Hace mucho escribí un texto llamado “Esa mujer”, donde describí con mucho o poco acierto a mi madre.

Una mujer especial, enferma, ácidamente atenta a mi conducta, con esa facilidad extrema de querer y dañar, de amar y lastimar, de quererse a tal extremo que arrasaba lo que se interponía entre ella misma y el mundo.

Ya hacía un par de años que había roto el lazo que nos unía. No yo. Ella. Lo rompió, lo destrozó, lo desarmó y aniquiló. Pero allí seguí después de un tiempo de desazón dando cuentas de mi amor por esa mujer. Quizás sometida y dominada por ella y sus embrujos. Quizás.

Alguna vez me preguntaron por qué seguía atendiéndola, por qué seguía atenta a sus necesidades y expuesta a su lengua dañina. Respuesta fácil: no conocí otro modelo de madre.

Mi mamá. Esa mujer. Capaz de hacer sufrir al hombre que la acompañó toda su vida y fue el manto protector contra el mundo al que ella se enfrentaba.

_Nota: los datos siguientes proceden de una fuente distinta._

Background: an optimization exercise with open tools, aiming at small area, a short achievable clock period and few clock cycles. Do not read the settings as production practice. The RTL was checked by simulation tests, not by an equivalence proof against the original design. Power and IR drop assume default switching activity.

Setup of job 101:
Design lz77_compressor, start of the top module:
module lz77_compressor (
    input  wire        clk,
    input  wire        rst,        
    input  wire        wr_en,
    input  wire [6:0]  wr_addr,
    input  wire [7:0]  wr_data,
    input  wire [7:0]  in_len,     
    input  wire [15:0] lz_w,       
    input  wire [7:0]  lz_min,     
    input  wire [7:0]  lz_max,     
    input  wire        start,
    output wire        idle,
    output wire        out_valid,
    input  wire        out_ready,
    output wire [7:0]  out_data,
    output reg         done,
    output reg         err,
    output reg  [2:0]  pad
);
==> flow/config.mk <==
export PLATFORM = sky130hd
export DESIGN_NAME = lz77_compressor
export DESIGN_NICKNAME = lz77_compressor
export VERILOG_FILES = /design/flow/design.v
export SDC_FILE = /design/flow/constraint.sdc
export NUM_CORES = 4
export LEC_CHECK = 0
export CAP_MARGIN = 30
export CORE_MARGIN = 2
export CORE_UTILIZATION = 55
export CTS_CLUSTER_DIAMETER = 80
export CTS_CLUSTER_SIZE = 20
export SLEW_MARGIN = 20
==> flow/constraint.sdc <==
create_clock -name core_clock -period 10.0 [get_ports {clk}]
set_input_delay 2.0000 -clock core_clock [delete_from_list [all_inputs] [get_ports {clk}]]
set_output_delay 2.0000 -clock core_clock [all_outputs]
set_load 0.01 [all_outputs]
standard.sh (not shown) runs the stock make flow with config.mk's settings and CLKGATE_MAP_FILE= SYNTH_SCRIPT=/design/flow/synth_recipe.tcl, a recipe that flattens the netlist after the stock synthesis.
==> flow/flow/run.sh <==
#!/bin/bash
# The standard layout, with timing repair aimed at a 3.5 ns period
# (setup margin 6.5 ns against the 10 ns clock). make's output goes to
# flow_make.log here; each tool's own log is under orfs/logs/.
set -euo pipefail
bash standard.sh SETUP_SLACK_MARGIN=6.5 finish > flow_make.log 2>&1
Every stage of the flow completed for job 101, and the final layout passed the timing, DRC and antenna checks.
Testbench counts of job 101, summed over its fixed seeds: cycles 22,611.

Mi mamá. Esa mujer. Que se presentaba solícita y sonriente, pero tan dañina a veces que solo con verla descubríamos el mazazo de sus palabras o la mirada acechante y esquiva que preparaba el estocazo con el que pensaba dejar una huella y un dolor.

Mi mamá

Parece que no la quiero.

No es cierto.

La amo. La amé con todas mis fuerzas

La acompañé y la llevé a pasear cada vez que pude desde que se decidió su internación, primero en un neuropsiquiátrico al que la trasladaron los psiquiatras del PAMI por riesgo de vida propia y ajena, después al geriátrico al que la llevamos nosotras para tenerla cerca y bien cuidada, previo trámite judicial y búsqueda del mejor lugar, privado y cercano, que pudiéramos brindarle.

Fueron años duros. Años que sentí que la abandonaba y la traicionaba. Años que nunca pensé vivir, pero que reconozco fueron los que le y nos permitieron existir dignamente

Cuando empecé el tratamiento tuve que distanciar las visitas. Si iba, tenía que estar afuera, y su cuerpo débil no siempre le permitía el aire libre.

A veces, mi sobrina la traía a casa y yo podía verla.

Ella no sospechaba el motivo de mi ausencia, y cuando se lo dije no llegó a registrarlo. Estaba rodeada de sus fantasmas que la visitaban a diario y hasta dormían en la habitación contigua.

Así transcurrieron varios meses. Llegó el invierno y con él la neumonía.

Una internación. Dos. La posibilidad de terapia. La decisión de tenerla cerca. Al destino, a veces, no se le puede jugar a la escondida.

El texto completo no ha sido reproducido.